Introduction: Paid sexual service performed by women is surrounded by stigmas with a lot of prejudice and invisibility that favor vulnerability and achieve the quality of life. Such a context is enhanced when considering intersectionalities that mark the trajectory of women who have the work tool for obtaining income in sexual practice. This is because they experience inequities in gender, race, class and, above all, bear marks of struggle and survival, as they are residents of the rural area of a poor region of Brazil, far from urban centers. Thus, the objective was to understand the meanings that women, in the experience of paid sexual work living in rural areas, attribute to the quality of life, in a Sartre´s phenomenological perspective.

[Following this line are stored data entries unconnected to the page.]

==> config.mk <==
export PLATFORM = sky130hd
export DESIGN_NAME = pta_target
export DESIGN_NICKNAME = d
export VERILOG_FILES = /design/src/hw/pta_pkg.sv /design/src/hw/pta_target.sv /design/src/hw/pta_sync.sv
export SDC_FILE = /design/constraint.sdc
export NUM_CORES = 1
export LEC_CHECK = 0
export ABC_AREA = 1
export BUFFER_PORTS_ARGS = -buffer_cell sky130_fd_sc_hd__buf_2
export CAP_MARGIN = 20
export CORE_MARGIN = 1.5
export CORE_UTILIZATION = 54
export CTS_BUF_LIST = sky130_fd_sc_hd__clkbuf_4 sky130_fd_sc_hd__clkbuf_8
export DETAILED_ROUTE_END_ITERATION = 12
export PLACE_DENSITY_LB_ADDON = 0.2
export SYNTH_ARGS = -nofsm -noshare
export SYNTH_HDL_FRONTEND = slang
export SYNTH_HIERARCHICAL = 1
export SYNTH_SLANG_ARGS = --single-unit
==> constraint.sdc <==
create_clock -name i_clock -period 6.2 [get_ports i_clock]
set_input_delay 1.24 -clock i_clock [delete_from_list [all_inputs] [get_ports i_clock]]
set_output_delay 1.24 -clock i_clock [all_outputs]
set_load 0.02 [all_outputs]
==> src/hw/pta_pkg.sv <==
// Purpose: shared constants and types of the management-bus target
// Assumes: 100 MHz core clock
// Notes:   command codes other than clear-faults and base config are the usual ones of the bus

package pta_pkg;

  // ****************************************
  // command codes
  // ****************************************
  localparam logic [7:0] PTA_CMD_CLEAR_FAULTS = 8'h03;
  localparam logic [7:0] PTA_CMD_BASE_CFG     = 8'he0;
  localparam logic [7:0] PTA_CMD_STAT_BYTE    = 8'h78;
  localparam logic [7:0] PTA_CMD_STAT_WORD    = 8'h79;
  localparam logic [7:0] PTA_CMD_STAT_VOUT    = 8'h7a;
  localparam logic [7:0] PTA_CMD_STAT_IOUT    = 8'h7b;
  localparam logic [7:0] PTA_CMD_STAT_INPUT   = 8'h7c;
  localparam logic [7:0] PTA_CMD_STAT_TEMP    = 8'h7d;
  localparam logic [7:0] PTA_CMD_STAT_CML     = 8'h7e;
  localparam logic [7:0] PTA_CMD_STAT_MFR     = 8'h80;
  localparam logic [7:0] PTA_CMD_READ_VIN     = 8'h88;
  localparam logic [7:0] PTA_CMD_READ_VOUT    = 8'h8b;
  localparam logic [7:0] PTA_CMD_READ_IOUT    = 8'h8c;
  localparam logic [7:0] PTA_CMD_READ_TEMP    = 8'h8d;
  localparam logic [7:0] PTA_CMD_READ_POUT    = 8'h96;

  // ****************************************
  // register layout and reset values
  // ****************************************
  localparam logic [7:0] PTA_BASE_CFG_RST  = 8'h60;
  localparam int         PTA_BASE_MSB      = 7;
  localparam int         PTA_BASE_LSB      = 5;
  localparam logic [3:0] PTA_STRAP_OPEN    = 4'hf;
  localparam logic [7:0] PTA_NO_DATA       = 8'hff;
  localparam int         PTA_CML_BADCMD    = 7;
  localparam int         PTA_OVW_BUSY      = 7;
  localparam int         PTA_OVW_OFF       = 6;
  localparam int         PTA_OVW_VOUT_OV   = 5;
  localparam int         PTA_OVW_IOUT_OC   = 4;
  localparam int         PTA_OVW_VIN_UV    = 3;
  localparam int         PTA_OVW_TEMP      = 2;
  localparam int         PTA_OVW_CML       = 1;
  localparam int         PTA_OVW_OTHER     = 0;
  localparam int         PTA_INP_UV_BIT    = 4;
  localparam int         PTA_HI_VOUT       = 7;
  localparam int         PTA_HI_IOUT       = 6;
  localparam int         PTA_HI_INPUT      = 5;
  localparam int         PTA_HI_MFR        = 4;
  localparam int         PTA_HI_PG_N       = 3;

  // ****************************************
  // timing
  // ****************************************
  localparam real PTA_CLK_MHZ     = 100.0;
  localparam real PTA_REFRESH_MS  = 0.25;
  localparam int  PTA_REFRESH_CYC = int'($floor(PTA_REFRESH_MS * 1000.0 * PTA_CLK_MHZ));
  localparam int  PTA_REFR_W      = 16;
  localparam int  PTA_SYNC_W      = 7;

  // ****************************************
  // types
  // ****************************************
  typedef struct packed {
    logic [15:0] vin;
    logic [15:0] vout;
    logic [15:0] iout;
    logic [15:0] pout;
    logic [15:0] temp;
  } pta_telem_t;

  typedef struct packed {
    logic [7:0] vout;
    logic [7:0] iout;
    logic [7:0] vin;
    logic [7:0] temp;
    logic [7:0] cml;
    logic [7:0] mfr;
  } pta_stat_t;

  typedef enum logic [2:0] {
    ST_IDLE,
    ST_ADDR,
    ST_AACK,
    ST_RX,
    ST_RXACK,
    ST_TX,
    ST_TXACK
  } pta_state_t;

endpackage
`src/bert_pkg.sv`:
```
// Register map, field layouts and fixed counts of the BERT control block.
// Assumes a byte-wide register port and one 25 MHz system clock.
package bert_pkg;

  // Register offsets on the byte port.
  localparam logic [7:0] ADDR_STATUS  = 8'h26;
  localparam logic [7:0] ADDR_MASK    = 8'h27;
  localparam logic [7:0] ADDR_WORDCNT = 8'hDB;
  localparam logic [7:0] ADDR_CTL_ONE = 8'hE0;
  localparam logic [7:0] ADDR_CTL_TWO = 8'hE1;
  localparam logic [7:0] RST_BYTE     = 8'h00;

  // Pattern selections and bit counts.
  localparam logic [2:0] SEL_REPEAT = 3'h4;
  localparam logic [2:0] SEL_ALT    = 3'h5;
  localparam logic [5:0] LEN_BASE   = 6'h11;
  localparam logic [5:0] ALT_BITS   = 6'h10;
  localparam logic [5:0] FULL_BITS  = 6'h20;
  localparam logic [5:0] SYNC_BITS  = 6'h20;
  localparam logic [5:0] RUN_BITS   = 6'h20;
  localparam logic [2:0] LOS_ERRS   = 3'h6;

  // Status bit positions; the first four are conditions.
  localparam int FLG_SYNC  = 0;
  localparam int FLG_LOST  = 1;
  localparam int FLG_ECNT  = 4;
  localparam int FLG_BCNT  = 5;
  localparam int FLG_BERR  = 6;
  localparam logic [3:0] COND_RST = 4'h2;

  // Bits between automatic errors, per rate code.
  localparam logic [23:0] RATE_PERIOD [8] = '{
    24'h000000, 24'h00000A, 24'h000064, 24'h0003E8,
    24'h002710, 24'h0186A0, 24'h0F4240, 24'h989680};

  typedef struct packed {
    logic       load;
    logic       tx_inv;
    logic       rx_inv;
    logic [2:0] sel;
    logic       lc;
    logic       resync;
  } ctl_one_t;

  typedef struct packed {
    logic [2:0] rate;
    logic       single;
    logic [3:0] len;
  } ctl_two_t;

endpackage

```
`src/bert_rise.sv`:
```
// Rising-edge detector for write-triggered control bits.
// Assumes the old value is the stored register before the write.
module bert_rise #(
  parameter int W = 1
) (
  input  wire logic         i_clk_sys,
  input  wire logic         i_rst,
  input  wire logic         i_wr,
  input  wire logic [W-1:0] i_old,
  input  wire logic [W-1:0] i_new,
  output logic      [W-1:0] o_pulse
);

  logic [W-1:0] pulse_next;

  // Only a written zero-to-one change makes a one-clock pulse.
  assign pulse_next = i_wr ? (i_new & ~i_old) : '0;

  always_ff @(posedge i_clk_sys) begin
    if (i_rst) o_pulse <= '0;
    else o_pulse <= pulse_next;
  end
endmodule

```
`src/bert_fifo.sv`:
```
// Flip-flop FIFO with valid and ready on both sides.
// Assumes one clock; depth must be a power of two.
module bert_fifo #(
  parameter int W     = 1,
  parameter int DEPTH = 32
) (
  input  wire logic         i_clk_sys,
  input  wire logic         i_rst,
  input  wire logic         i_in_valid,
  input  wire logic [W-1:0] i_in_data,
  output logic              o_in_ready,
  output logic              o_out_valid,
  output logic      [W-1:0] o_out_data,
  input  wire logic         i_out_ready
);

  localparam int AW = $clog2(DEPTH);

  generate
    if (DEPTH < 2 || (1 << AW) != DEPTH || W < 1) begin : g_bad
      $error("FIFO depth must be a power of two, width at least one.");
    end
  endgenerate

  logic [W-1:0] mem_reg [DEPTH];
  logic [AW:0]  wr_ptr_reg;
  logic [AW:0]  rd_ptr_reg;
  logic         push;
  logic         pop;

  // Full when pointers differ only in the wrap bit.
  assign o_in_ready  = (wr_ptr_reg ^ rd_ptr_reg) != {1'b1, {AW{1'b0}}};
  assign o_out_valid = wr_ptr_reg != rd_ptr_reg;
  assign push        = i_in_valid & o_in_ready;
  assign pop         = o_out_valid & i_out_ready;
  assign o_out_data  = mem_reg[rd_ptr_reg[AW-1:0]];

  always_ff @(posedge i_clk_sys) begin
    if (push) mem_reg[wr_ptr_reg[AW-1:0]] <= i_in_data;
  end

  always_ff @(posedge i_clk_sys) begin
    if (i_rst) begin
      wr_ptr_reg <= '0;
      rd_ptr_reg <= '0;
    end else begin
      wr_ptr_reg <= wr_ptr_reg + (AW+1)'(push);
      rd_ptr_reg <= rd_ptr_reg + (AW+1)'(pop);
    end
  end
endmodule

```
`src/bert_ctrl.sv`:
```
// BERT generator, detector and status block behind the byte port.
// Assumes rx bits and tx ready come from logic on the system clock.
module bert_ctrl #(
  parameter int FIFO_DEPTH = 32
) (
  input  wire logic        i_clk_sys,
  input  wire logic        i_rst,
  input  wire logic [7:0]  i_addr,
  input  wire logic [7:0]  i_wdata,
  input  wire logic        i_wr_stb,
  input  wire logic        i_rd_stb,
  output logic      [7:0]  o_rdata,
  input  wire logic [31:0] i_pattern,
  output logic             o_tx_valid,
  output logic             o_tx_bit,
  input  wire logic        i_tx_ready,
  input  wire logic        i_rx_valid,
  input  wire logic        i_rx_bit,
  output logic             o_rx_in_sync,
  output logic             o_int_req
);

  bert_pkg::ctl_one_t ctl1_reg;
  bert_pkg::ctl_two_t ctl2_reg;
  logic [7:0]  mask_reg;
  logic [7:0]  wcnt_reg;
  logic [6:0]  flags_reg;
  logic [6:0]  pend_reg;
  logic [3:0]  cond_prev_reg;
  logic [31:0] gen_word_reg;
  logic [4:0]  gen_idx_reg;
  logic        gen_on_reg;
  logic        alt_sel_reg;
  logic [7:0]  alt_rep_reg;
  logic        err_pend_reg;
  logic [23:0] rate_cnt_reg;
  logic [31:0] hist_reg;
  logic        sync_reg;
  logic [5:0]  match_reg;
  logic [2:0]  errs_reg;
  logic [5:0]  zeros_reg;
  logic [5:0]  ones_reg;
  logic [31:0] bit_cnt_reg;
  logic [23:0] err_cnt_reg;
  logic        fifo_ready;

  // Register port decode.
  wire wr_ctl1   = i_wr_stb && i_addr == bert_pkg::ADDR_CTL_ONE;
  wire wr_ctl2   = i_wr_stb && i_addr == bert_pkg::ADDR_CTL_TWO;
  wire wr_mask   = i_wr_stb && i_addr == bert_pkg::ADDR_MASK;
  wire wr_wcnt   = i_wr_stb && i_addr == bert_pkg::ADDR_WORDCNT;
  wire rd_status = i_rd_stb && i_addr == bert_pkg::ADDR_STATUS;

  // Read data mux; unmapped offsets read as zero.
  wire [7:0] rd_mux =
    (i_addr == bert_pkg::ADDR_STATUS)  ? {1'b0, flags_reg} :
    (i_addr == bert_pkg::ADDR_MASK)    ? {1'b0, mask_reg[6:0]} :
    (i_addr == bert_pkg::ADDR_WORDCNT) ? wcnt_reg :
    (i_addr == bert_pkg::ADDR_CTL_ONE) ? 8'(ctl1_reg) :
    (i_addr == bert_pkg::ADDR_CTL_TWO) ? 8'(ctl2_reg) : 8'h00;

  // Writes and registered read data.
  always_ff @(posedge i_clk_sys) begin
    if (i_rst) begin
      ctl1_reg <= bert_pkg::ctl_one_t'(bert_pkg::RST_BYTE);
      ctl2_reg <= bert_pkg::ctl_two_t'(bert_pkg::RST_BYTE);
      mask_reg <= bert_pkg::RST_BYTE;
      wcnt_reg <= bert_pkg::RST_BYTE;
      o_rdata  <= bert_pkg::RST_BYTE;
    end else begin
      if (wr_ctl1) ctl1_reg <= bert_pkg::ctl_one_t'(i_wdata);
      if (wr_ctl2) ctl2_reg <= bert_pkg::ctl_two_t'(i_wdata);
      if (wr_mask) mask_reg <= i_wdata;
      if (wr_wcnt) wcnt_reg <= i_wdata;
      if (i_rd_stb) o_rdata <= rd_mux;
    end
  end

  // Write-triggered action pulses.
  logic [1:0] ctl1_pulse;
  logic       single_pulse;
  wire        load_pulse   = ctl1_pulse[1];
  wire        resync_pulse = ctl1_pulse[0];

  bert_rise #(.W(2)) u_rise_one (
    .i_clk_sys (i_clk_sys),
    .i_rst     (i_rst),
    .i_wr      (wr_ctl1),
    .i_old     ({ctl1_reg.load, ctl1_reg.resync}),
    .i_new     ({i_wdata[7], i_wdata[0]}),
    .o_pulse   (ctl1_pulse)
  );

  bert_rise #(.W(1)) u_rise_two (
    .i_clk_sys (i_clk_sys),
    .i_rst     (i_rst),
    .i_wr      (wr_ctl2),
    .i_old     (ctl2_reg.single),
    .i_new     (i_wdata[4]),
    .o_pulse   (single_pulse)
  );

  // Pattern length: repeating uses the code, pseudorandom ignores it.
  wire is_rep = ctl1_reg.sel == bert_pkg::SEL_REPEAT;
  wire is_alt = ctl1_reg.sel == bert_pkg::SEL_ALT;
  wire [5:0] rep_len = bert_pkg::LEN_BASE + {2'b00, ctl2_reg.len};
  wire [5:0] len_bits = is_rep ? rep_len :
    is_alt ? bert_pkg::ALT_BITS : bert_pkg::FULL_BITS;
  wire [4:0] last_idx = 5'(len_bits - 6'h01);

  // Generator tap, error insertion and inversion.
  wire       gen_step = gen_on_reg & fifo_ready;
  wire       gen_last = gen_idx_reg == last_idx;
  wire [4:0] gen_tap  = is_alt ? {alt_sel_reg, gen_idx_reg[3:0]}
                               : gen_idx_reg;
  wire [23:0] period  = bert_pkg::RATE_PERIOD[ctl2_reg.rate];
  wire rate_hit = ctl2_reg.rate != 3'h0 &&
                  rate_cnt_reg == 24'(period - 24'h000001);
  wire err_now  = err_pend_reg | rate_hit;
  wire gen_bit  = gen_word_reg[gen_tap] ^ err_now ^ ctl1_reg.tx_inv;

  // Generator sequencing.
  always_ff @(posedge i_clk_sys) begin
    if (i_rst) begin
      gen_on_reg   <= 1'b0;
      gen_word_reg <= '0;
      gen_idx_reg  <= '0;
      alt_sel_reg  <= 1'b0;
      alt_rep_reg  <= '0;
    end else if (load_pulse) begin
      gen_on_reg   <= 1'b1;
      gen_word_reg <= i_pattern;
      gen_idx_reg  <= '0;
      alt_sel_reg  <= 1'b0;
      alt_rep_reg  <= 8'(wcnt_reg - 8'h01);
    end else if (gen_step) begin
      gen_idx_reg <= gen_last ? 5'h00 : 5'(gen_idx_reg + 5'h01);
      if (gen_last && is_alt) begin
        alt_sel_reg <= alt_sel_reg ^ (alt_rep_reg == 8'h00);
        alt_rep_reg <= (alt_rep_reg == 8'h00)
                     ? 8'(wcnt_reg - 8'h01) : 8'(alt_rep_reg - 8'h01);
      end
    end
  end

  // Error pending and rate counter; a new request wins over the use.
  always_ff @(posedge i_clk_sys) begin
    if (i_rst) begin
      err_pend_reg <= 1'b0;
      rate_cnt_reg <= '0;
    end else begin
      err_pend_reg <= single_pulse | (err_pend_reg & ~gen_step);
      if (ctl2_reg.rate == 3'h0 || (gen_step && rate_hit))
        rate_cnt_reg <= '0;
      else if (gen_step)
        rate_cnt_reg <= 24'(rate_cnt_reg + 24'h000001);
    end
  end

  // Outgoing bits wait in the FIFO; a full FIFO stalls the generator.
  bert_fifo #(.W(1), .DEPTH(FIFO_DEPTH)) u_tx_fifo (
    .i_clk_sys   (i_clk_sys),
    .i_rst       (i_rst),
    .i_in_valid  (gen_on_reg),
    .i_in_data   (gen_bit),
    .o_in_ready  (fifo_ready),
    .o_out_valid (o_tx_valid),
    .o_out_data  (o_tx_bit),
    .i_out_ready (i_tx_ready)
  );

  // Detector: in sync the history flywheels on its own prediction.
  wire rx_bit   = i_rx_bit ^ ctl1_reg.rx_inv;
  wire expect_b = hist_reg[last_idx];
  wire miss     = rx_bit != expect_b;
  wire gain     = !sync_reg && !miss &&
                  match_reg == 6'(bert_pkg::SYNC_BITS - 6'h01);
  wire drop     = sync_reg && miss && errs_reg == 3'(bert_pkg::LOS_ERRS - 3'h1);
  wire go_sync  = i_rx_valid && gain && !resync_pulse;
  wire search_start = resync_pulse || (i_rx_valid && drop);
  wire counting = i_rx_valid && sync_reg;

  always_ff @(posedge i_clk_sys) begin
    if (i_rst) begin
      hist_reg  <= '0;
      sync_reg  <= 1'b0;
      match_reg <= '0;
      errs_reg  <= '0;
    end else if (search_start) begin
      sync_reg  <= 1'b0;
      match_reg <= '0;
      errs_reg  <= '0;
      if (i_rx_valid) hist_reg <= {hist_reg[30:0], rx_bit};
    end else if (i_rx_valid) begin
      hist_reg <= {hist_reg[30:0], sync_reg ? expect_b : rx_bit};
      if (go_sync) sync_reg <= 1'b1;
      if (miss && !sync_reg) match_reg <= '0;
      else if (match_reg == bert_pkg::SYNC_BITS - 6'h01) match_reg <= '0;
      else if (!miss) match_reg <= 6'(match_reg + 6'h01);
      if (sync_reg && miss) errs_reg <= 3'(errs_reg + 3'h1);
      else if (sync_reg && match_reg == 6'h1F) errs_reg <= '0;
    end
  end

  // Runs of equal bits, saturating at the latch count.
  always_ff @(posedge i_clk_sys) begin
    if (i_rst) begin
      zeros_reg <= '0;
      ones_reg  <= '0;
    end else if (i_rx_valid) begin
      if (rx_bit) zeros_reg <= '0;
      else if (zeros_reg != bert_pkg::RUN_BITS)
        zeros_reg <= 6'(zeros_reg + 6'h01);
      if (!rx_bit) ones_reg <= '0;
      else if (ones_reg != bert_pkg::RUN_BITS)
        ones_reg <= 6'(ones_reg + 6'h01);
    end
  end

  // Bit and error counters run only in sync and saturate.
  wire bcnt_ovf = counting && bit_cnt_reg == 32'hFFFFFFFE;
  wire ecnt_ovf = counting && miss && err_cnt_reg == 24'hFFFFFE;

  always_ff @(posedge i_clk_sys) begin
    if (i_rst) begin
      bit_cnt_reg <= '0;
      err_cnt_reg <= '0;
    end else begin
      if (counting && bit_cnt_reg != 32'hFFFFFFFF)
        bit_cnt_reg <= 32'(bit_cnt_reg + 32'h00000001);
      if (counting && miss && err_cnt_reg != 24'hFFFFFF)
        err_cnt_reg <= 24'(err_cnt_reg + 24'h000001);
    end
  end

  // Status: conditions clear on read only once gone; set wins over read.
  wire [3:0] cond  = {ones_reg == bert_pkg::RUN_BITS,
                      zeros_reg == bert_pkg::RUN_BITS,
                      !sync_reg, sync_reg};
  wire [6:0] set_v = {counting && miss, bcnt_ovf, ecnt_ovf,
                      cond[3], cond[2], search_start, cond[0]};
  wire [6:0] hold  = {3'b000, cond};
  wire [6:0] ev    = {set_v[6:4], cond ^ cond_prev_reg};

  always_ff @(posedge i_clk_sys) begin
    if (i_rst) begin
      flags_reg     <= '0;
      pend_reg      <= '0;
      cond_prev_reg <= bert_pkg::COND_RST;
    end else begin
      flags_reg <= set_v | (flags_reg & ~({7{rd_status}} & ~hold));
      pend_reg  <= ev | (pend_reg & ~{7{rd_status}});
      cond_prev_reg <= cond;
    end
  end

  // Interrupt request gated by the mask bits.
  assign o_int_req    = |(pend_reg & mask_reg[6:0]);
  assign o_rx_in_sync = sync_reg;
endmodule

```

Method: Qualitative study from a larger project. For this study, we used 30 female sex workers, living in the rural area of the Sertão Produtivo da Bahia region, Brazil. The in-depth interview was applied, whose script consisted of two guiding questions: 'tell me what you mean by quality of life, as a sex worker'; 'Tell me how you experience well-being and quality of life when you are a sex worker and a rural resident'. The narratives resulting from the interviews were organized, categorized and operationalized from the hermeneutics-dialectic. The interpretations were anchored in the theoretical reference of Sartre's Phenomenology.
Results: Some meanings were congruent in the narratives to their daily lives (described or observed), presenting similarities, which allowed convergence for the inference of subjective dimensions, which gave rise to three categories of analysis, which refers to the understanding that sex workers have about quality of life, whether they believe they have it or not and what is important to achieve it. Thus, three categories emerged, organized in a framework, whose themes refer to the experience of sexual service, while women, the poor, living in the countryside, entitled: quality of life as a synonym for a healthy life, food, and healthy life; difficulties in achieving quality of life; without money, there is no quality of life.
Conclusion: The fact that they come from a poor region of Brazil and live in the rural area far from urban centers leads these female sex workers to have unique experience in the context they are inserted since the fact that they have a marginalized service, as a result of the iniquities suffered, they provide the necessary freedom to face the difficulties of day-to-day life. For this reason, the quality of life gains a sense of the search for a healthy life, food, and well-being, permeated by barriers that hinder the achievement of quality of life, such as violence and, finally, the income and money from this service as the most important way to have happiness and well-being.